He said the fact the UK had invited Australia, South Korea, India and South Africa to the G7 foreign ministers meeting in London was “a sign that we can see a shift to a pattern of like-minded countries working together.” Blinken said it was “not the US purpose to contain China, or hold it down,” adding: “What we are trying to do is to uphold the international rules-based order, that our countries have invested so much in over so many decades to the benefit, I would argue not just of our own citizens but of people around the world, including, by the way, China. The new administration has worked pretty quickly to reverse the previous Administrations unilateralist policies, but it has been the US itself that has undermined and broken the rules-based system, from abandoning international law in its invasion of Iraq and trampling over many other rules it imposed on others but floats itself.
US Wars to Look Different in the Future
In a speech on Friday 30 April, US Secretary of Defense Lloyd Austin said the next “major war” the US military fights will look “very different” from recent conflicts. Austin made the comments at a change of command ceremony for US Indo-Pacific Command (INDOPACOM), which oversees US military operations to confront China in the region. While China was not mentioned in Austin’s speech, the Pentagon recently cited Beijing as the top “threat” facing the US to justify the $715 billion budget it is requesting for 2022. “I’m a civilian now, but I’ve spent most of the past two decades executing the last of the old wars,” he said. “But the way we’ll fight the next major war is going to look very different from the way we fought the last ones.” Austin said future conflicts will be different due to advances in technology. “Galloping advances in technology mean changes in the work we do to keep the United States secure across all five domains of potential conflict — not just air, land, and sea but also space and cyberspace,” he said. Considering how poorly the US fared against less capable adversaries in Iraq and Afghanistan it remains to be seen how the US can perform against adversaries that have similar capabilities of the US.

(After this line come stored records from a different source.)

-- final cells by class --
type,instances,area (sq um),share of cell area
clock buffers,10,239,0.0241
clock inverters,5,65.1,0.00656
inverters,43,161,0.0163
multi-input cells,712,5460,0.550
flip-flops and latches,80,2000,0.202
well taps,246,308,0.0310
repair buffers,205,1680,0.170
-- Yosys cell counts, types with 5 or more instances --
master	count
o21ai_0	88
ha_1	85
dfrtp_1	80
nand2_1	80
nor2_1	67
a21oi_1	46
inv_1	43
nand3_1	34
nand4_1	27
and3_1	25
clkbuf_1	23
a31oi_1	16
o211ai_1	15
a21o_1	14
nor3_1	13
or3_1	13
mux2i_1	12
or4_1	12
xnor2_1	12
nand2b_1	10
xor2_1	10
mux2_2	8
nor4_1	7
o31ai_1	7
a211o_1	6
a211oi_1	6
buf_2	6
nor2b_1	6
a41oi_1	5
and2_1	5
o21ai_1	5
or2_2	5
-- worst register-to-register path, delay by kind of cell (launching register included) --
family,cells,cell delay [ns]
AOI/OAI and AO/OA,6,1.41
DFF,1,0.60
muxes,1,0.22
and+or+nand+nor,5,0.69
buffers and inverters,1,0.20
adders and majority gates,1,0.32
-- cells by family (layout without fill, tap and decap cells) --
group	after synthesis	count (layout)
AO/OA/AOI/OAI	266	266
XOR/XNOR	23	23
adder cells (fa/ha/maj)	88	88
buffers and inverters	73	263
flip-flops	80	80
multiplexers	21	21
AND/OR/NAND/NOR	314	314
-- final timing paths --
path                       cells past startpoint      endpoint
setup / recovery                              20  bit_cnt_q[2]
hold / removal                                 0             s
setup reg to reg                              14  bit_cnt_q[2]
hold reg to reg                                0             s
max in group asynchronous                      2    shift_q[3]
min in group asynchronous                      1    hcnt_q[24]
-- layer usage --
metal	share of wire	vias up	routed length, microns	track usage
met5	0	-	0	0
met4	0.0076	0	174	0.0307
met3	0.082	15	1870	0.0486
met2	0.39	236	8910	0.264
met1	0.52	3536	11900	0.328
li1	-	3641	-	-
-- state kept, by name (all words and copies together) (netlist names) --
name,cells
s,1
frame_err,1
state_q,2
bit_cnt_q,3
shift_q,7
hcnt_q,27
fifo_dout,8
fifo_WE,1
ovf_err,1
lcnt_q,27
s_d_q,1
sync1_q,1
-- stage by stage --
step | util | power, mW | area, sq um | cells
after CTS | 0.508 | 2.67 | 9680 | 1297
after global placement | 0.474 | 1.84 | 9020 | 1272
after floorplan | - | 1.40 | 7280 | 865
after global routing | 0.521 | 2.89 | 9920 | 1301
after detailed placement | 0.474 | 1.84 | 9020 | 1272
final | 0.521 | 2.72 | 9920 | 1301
### config.mk
export PLATFORM = sky130hd
export DESIGN_NAME = clock_set_ctrl
export DESIGN_NICKNAME = d
export VERILOG_FILES = /design/src/rtl/clock_set_ctrl.sv
export SDC_FILE = /design/constraint.sdc
export NUM_CORES = 1
export LEC_CHECK = 0
export CAP_MARGIN = 20
export CORE_MARGIN = 1.5
export CORE_UTILIZATION = 45
export CTS_CLUSTER_SIZE = 20
export DETAILED_ROUTE_END_ITERATION = 16
export PLACE_DENSITY = 0.69
export SETUP_SLACK_MARGIN = 0.4
export SYNTH_ARGS = -nofsm -noshare
export SYNTH_HDL_FRONTEND = slang
export SYNTH_SLANG_ARGS = --single-unit
export TNS_END_PERCENT = 10
### constraint.sdc
create_clock -name clk -period 2.4 [get_ports clk]
set_clock_uncertainty 0.1 [all_clocks]
set_input_delay 0.72 -clock clk [delete_from_list [all_inputs] [get_ports clk]]
set_output_delay 0.72 -clock clk [all_outputs]
set_load 0.01 [all_outputs]
**config.mk**
```make
export PLATFORM = sky130hd
export DESIGN_NAME = sbit_deadtime_oneshot
export DESIGN_NICKNAME = d
export VERILOG_FILES = /design/src/rtl/sbit_deadtime_oneshot.sv
export SDC_FILE = /design/constraint.sdc
export NUM_CORES = 1
export LEC_CHECK = 0
export ABC_AREA = 1
export CAP_MARGIN = 15
export CORE_ASPECT_RATIO = 0.8
export CORE_UTILIZATION = 55
export DETAILED_ROUTE_END_ITERATION = 10
export PLACE_DENSITY_LB_ADDON = 0.3
export SYNTH_ARGS = -nofsm -noshare
export SYNTH_HDL_FRONTEND = slang
export SYNTH_SLANG_ARGS = --single-unit
export TNS_END_PERCENT = 1
```
**constraint.sdc**
```tcl
create_clock -name clock -period 21.1 [get_ports clock]
set_clock_uncertainty 0.05 [all_clocks]
set_input_delay 2.11 -clock clock [delete_from_list [all_inputs] [get_ports clock]]
set_output_delay 2.11 -clock clock [all_outputs]
set_load 0.05 [all_outputs]
```
**src/rtl/sbit_deadtime_oneshot.sv**
```systemverilog
// sbit_deadtime_oneshot: gates S-bits by alignment/mask, converts each channel to one-shot pulses with a deadtime, counts hit cycles (clock/reset_i in; sbits_i, aligned_i, mask_i, deadtime_i, hitcnt_clear_i in; sbits_o, active_o, hit_count_o out)
module sbit_deadtime_oneshot #(
  parameter int MXSBITS       = 64,
  parameter int DEADTIME_BITS = 4,
  parameter int HITCNT_BITS   = 16
) (
  input  logic                     clock,
  input  logic                     reset_i,
  input  logic [MXSBITS-1:0]       sbits_i,
  input  logic                     aligned_i,
  input  logic                     mask_i,
  input  logic [DEADTIME_BITS-1:0] deadtime_i,
  input  logic                     hitcnt_clear_i,
  output logic [MXSBITS-1:0]       sbits_o,
  output logic                     active_o,
  output logic [HITCNT_BITS-1:0]   hit_count_o
);
  logic [DEADTIME_BITS-1:0] cnt [MXSBITS];
  logic en;
  assign en = aligned_i && !mask_i;
  always_ff @(posedge clock or posedge reset_i)
    if (reset_i) begin
      active_o    <= 1'b0;
      sbits_o     <= '0;
      hit_count_o <= '0;
      for (int n = 0; n < MXSBITS; n++) cnt[n] <= '0;
    end else begin
      active_o    <= en;
      hit_count_o <= hitcnt_clear_i ? '0 : (|sbits_o && !(&hit_count_o)) ? hit_count_o + 1'b1 : hit_count_o;
      for (int n = 0; n < MXSBITS; n++) begin
        sbits_o[n] <= en && cnt[n] == '0 && sbits_i[n];
        cnt[n]     <= !en ? '0 : cnt[n] != '0 ? cnt[n] - 1'b1 : sbits_i[n] ? deadtime_i : '0;
      end
    end
endmodule
```
# ---- Word-level counts from Yosys, hierarchy flattened
# Index checks and enable logic that the tools add are counted.
dict set report classes {
  n_reduce_logical 263
  n_mux 194
  add_sub_neg 65
}
# operator n
set op_table {}
lappend op_table {{2-to-1 mux 4 bit} 192}
lappend op_table {{zero test 4 bit} 64}
lappend op_table {{nonzero test 4 bit} 64}
lappend op_table {{subtractor 4 x 1 -> 4 bit, second input constant} 64}
lappend op_table {{logical AND 1 bit} 130}
lappend op_table {{OR reduction 64 bit} 1}
lappend op_table {{2-to-1 mux 16 bit} 2}
lappend op_table {{adder 16 x 1 -> 16 bit, second input constant} 1}
lappend op_table {{AND reduction 16 bit} 1}
lappend op_table {{zero test 1 bit} 2}
lappend op_table {{nonzero test 2 bit} 1}
dict set report totals {
  word_cells 589
  ff_bits 337
  output_inout_bits 81
  input_bits 73
}

# ---- Depth between registers and ports, before layout
dict set report depth {
  ltp_word 5
  mapped_depth 10
  depth_no_buf 10
}

# ---- Least setup slack after synthesis
# No wires, ideal clock.
dict set report synth_path {
  path_type {input port to flip-flop}
  startpoint {in aligned_i}
  endpoint {reg cnt[1] (netlist name)}
  path_stages 6
  path_buffers 2
  required_time_ns 20.917
  setup_time_ns 0.133
  t_arrival_ns 2.986
  setup_slack_ns 17.931
  path_cell_list {inv_1 nor2_4 inv_2 clkbuf_1 clkbuf_1 o31ai_1}
}
dict set report synth_via {
  elab_chain_len 2
}
# element line
set synth_rtl {}
lappend synth_rtl {{from (decl)} 10} ;# input logic aligned_i,
lappend synth_rtl {{logical AND 1 bit} 20} ;# assign en = aligned_i && !mask_i;
lappend synth_rtl {{2-to-1 mux 4 bit} 32} ;# cnt[n] <= !en ? '0 : cnt[n] != '0 ? cnt[n] - 1'b1 : sbits_i[n] ? deadtime_i : '0;
lappend synth_rtl {{to (signal, indexed assignment)} 32}
lappend synth_rtl {{to (decl)} 18} ;# logic [DEADTIME_BITS-1:0] cnt [MXSBITS];
# No other way between the ends.
# A chain may end at the register's enable or synchronous reset.

==> summary.md <==
| Metric | Value |
|---|---|
| Synth Warn # | 0 |
| Critical path launch point type | input pin |
| Area fraction of the dominant cell type after synthesis | 48.8% |
| Total global routing overflow | 0 |
| Highest net fanout along the worst path | approximately 130 |
| Number of instances in the synthesized netlist | around 1800 |
| H-Tree Level Count | 2 |
| Portion of the post-synthesis area used by sequential elements | between 40% and 50% |
| Final setup TNS | 0 ns |
| Ant. Diodes | 0 |
| Pre-Repair DR Iteration Count | 7 |
| Count of nets after finishing | approximately 2100 |
| Highest clock rate | about 0.21 GHz |
| Vias/cell | between 5 and 6 |
| Required time of the worst setup path | between 20 and 25 ns |
| Worst-margin pin slew | around 1 ns |
| Final Hold Viols | 0 |
| Post-detailed-routing wire length | roughly 40000 microns |
| Max IR drop VDD | 0.0000487 V |
| Post-CTS resize count | 0 |
| Area of the mapped netlist | roughly 17000 sq um |
| All-Layer GR Usage | roughly 25% |
| Final worst path period share | 22.2% |
| Endpoint class of the critical path | asynchronous set/reset pin |
| Worst slew margin relative to its limit | roughly a third |
| Yosys top cell by area | dfrtp_1 |
| Syn avg cell area | just under 10 sq um |
| Classification of the worst setup path | input pin to asynchronous set/reset pin |
| Post-CTS Setup Bufs | 0 |
| Reported max-cap violation count | 0 |
| # setup viols final | 0 |
| Run status | finished clean |
| Count of routing violations after the opening detailed-route iteration | just under 900 |
| Area growth syn-to-layout | 17.3% |
| Wire length per cell | between 15 and 20 microns |
| Count of boundary I/O pins | roughly 150 |
| Register-to-Register Setup Slack | ~19 ns |
| Die extent in y | between 150 and 200 microns |
| Data arrival time of the worst path | roughly 5.2 ns |
| Flop and latch count out of synthesis | about 340 |
| Number of unique standard cell types used by synthesis | 30 |
| Leading cell types by total area after synthesis | dfrtp_1 49%, ha_1 9.3%, a32o_1 7.3% |
| Insertion delay to the later sink of the worst-skew pair | ~0.51 ns |
| Clk sinks | between 300 and 400 |
| Commonest non-fill, non-tap cell in the layout | dfrtp_1 |
| Power Dens Cells | ~110 nW/um^2 |
| Die Footprint | between 30000 and 40000 sq um |
| Initial antenna violation count | 0 |
| Largest buffer count on any clock path | 3 |
| Core ar. | about 31000 sq um |
| Maximum number of pins on one net before global-route repair | 196 |
| Total vias in the final route | ~13000 |
| Via count of the first global-routing pass | ~13000 |
| Floorplan die width | between 200 and 250 microns |
| Standard-cell row count | 57 |
| Starting Density | a little under three fifths |
| Setup repair after global routing missed its margin | false |
| Total leakage power | 9.57 nW |
| Remaining number of nets flagged by the antenna check after routing | 0 |
| Number of CTS-inserted buffers | 36 |
| Final min period | about 4.7 ns |
| IO buf count | around 150 |
| Synthesized net count | a little under 2000 |
| Ratio of cells with drive above 1 in the final layout | under 10% |
| Global placer's final weighted congestion | between 0.8 and 0.9 |
| Max-slew violation count | 0 |
| Clk slew on worst S/H paths | around 0.060 ns |
| Hold crit path type | flop to flop |
| Most frequent cells in the layout | 337 x dfrtp_1, 281 x inv_1, 194 x nand2_1 |
| Global-route wire length before repair | ~67000 microns |
| CTS Root Buffer Type | clkbuf_16 |
| Min Hold Slack | between 0.4 and 0.5 ns |
| DRC errors left | 0 |
| DPL Wire Length | 24200 microns |
| Total of hold buffers inserted after clock tree synthesis | 0 |
| TritonCTS clock tree | done |
| Layout fillers | around 2400 |
power breakdown:
group / internal [W] / switching (W) / leakage (nW)
clock network: 0.000382 / 0.000252 / 0.579
logic: 0.000277 / 0.000425 / 4.42
registers: 0.000748 / 0.0000728 / 4.56
total: 0.00141 / 0.000750 / 9.57
kinds of logic after synthesis:
kind of cell	Yosys count	share of synthesized area [%]
compound gates	319	14.7
buf+inv	352	7.89
xor+xnor	135	6.84
flops	337	48.8
fa+ha+maj	129	9.34
simple gates	494	12.4
routing by layer:
metal  vias up  routed length [microns]  track usage (%)
met4         0                      880             7.83
met2       364                    18800             41.3
met3        64                     2030             3.41
met5         -                        0                0
li1       6245                        -                -
met1      6542                    18300             35.3
synthesized netlist by cell type:
master / number
o21bai_1: 1
buf_6: 1
a22oi_1: 3
o21ai_0: 6
o31ai_1: 63
nand2_4: 1
xor2_1: 67
nand2_1: 194
a32o_1: 126
inv_1: 282
buf_2: 25
a211oi_1: 59
a21oi_1: 61
nor2_1: 115
xnor2_1: 68
nand4_1: 15
ha_1: 129
nor4_1: 1
nand4_4: 1
nor2_2: 1
dfrtp_1: 337
nand3_1: 29
nor3_1: 133
nand2_2: 1
nor2_4: 2
clkbuf_1: 40
inv_2: 1
buf_4: 1
nor3b_1: 1
buf_1: 2
worst max-delay path: stages:
cell             delay, ns
clkdlybuf4s50_1       0.50
inv_8                 0.66
buf_4                 0.87
buf_4                 0.81
worst paths after layout:
check                                            from                         end  depth (start not counted)
worst max register to register  sbits_o[17]$_DFF_PP0_  hit_count_o[3]$_DFFE_PP0P_                         10
min in group asynchronous                     reset_i       sbits_o[37]$_DFF_PP0_                          2
max in group clock                             mask_i           cnt[57]$_DFF_PP0_                          7
worst min-delay path               cnt[216]$_DFF_PP0_          cnt[216]$_DFF_PP0_                          1
worst max-delay path                          reset_i           cnt[12]$_DFF_PP0_                          4
worst min register to register     cnt[216]$_DFF_PP0_          cnt[216]$_DFF_PP0_                          1
through the flow:
| stage | util [%] | setup slack (ns) | instances | power (W) | area [sq um] |
|---|---|---|---|---|---|
| after global routing | 66.1 | 15.93 | 2329 | 0.00229 | 20300 |
| after detailed placement | 62.3 | 15.76 | 2272 | 0.00152 | 19100 |
| after global placement | 62.3 | 15.80 | 2272 | 0.00149 | 19100 |
| final | 66.1 | 16.43 | 2329 | 0.00216 | 20300 |
| after CTS | 66.1 | 16.33 | 2329 | 0.00217 | 20300 |
| after floorplan | - | 9.60 | 1766 | 0.00135 | 17300 |
sequential cells by signal (all words and copies together) (netlist names):
register and flops:
cnt 256, sbits_o 64, hit_count_o 16, active_o 1
layout make-up:
class	count	area, sq um	share of cell area (%)
clock buffers	48	1050	5.17
clock inverters	9	123	0.605
inverters	283	1070	5.29
multi-input cells	1077	7480	36.9
flip-flops and latches	337	8430	41.6
well taps	413	517	2.55
repair buffers	162	1590	7.85
No activity file was read; power rests on OpenSTA's default activity.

MBS Gives Desperate Interview
Saudi Crown Prince Mohammad bin Salman (MBS) recently gave an extensive interview to the state-owned Rotana television. The interview took place in the context of MBS having fallen from grace after being the darling of the West for so long. The Crown Prince promised to speed up economic privatisation, diversification and Saudisation, the suspension of many state welfare benefits, all pushed the prince to focus on what appeared to be agitated domestic audience. The interview turned into a desperate attempt to revive enthusiasm for Vision 2030, the hugely ambitious attempt to diversify the Saudi economy and modernise the country, five years after it was launched. The prince’s interview was dominated by several themes. Above all, Saudis in general, and especially the local private sector elite, are worried about their livelihood. New VAT taxes, suspension of state subsidies, high utility and fuel bills, as well as unemployment rate reaching 14.9% in the third quarter of 2020, made Saudis question the grand promises of Vision 2030. The reality of MBS like many of our rulers has finally caught up with him, lots of rhetoric, but virtually zero practical impact of the lives of the people.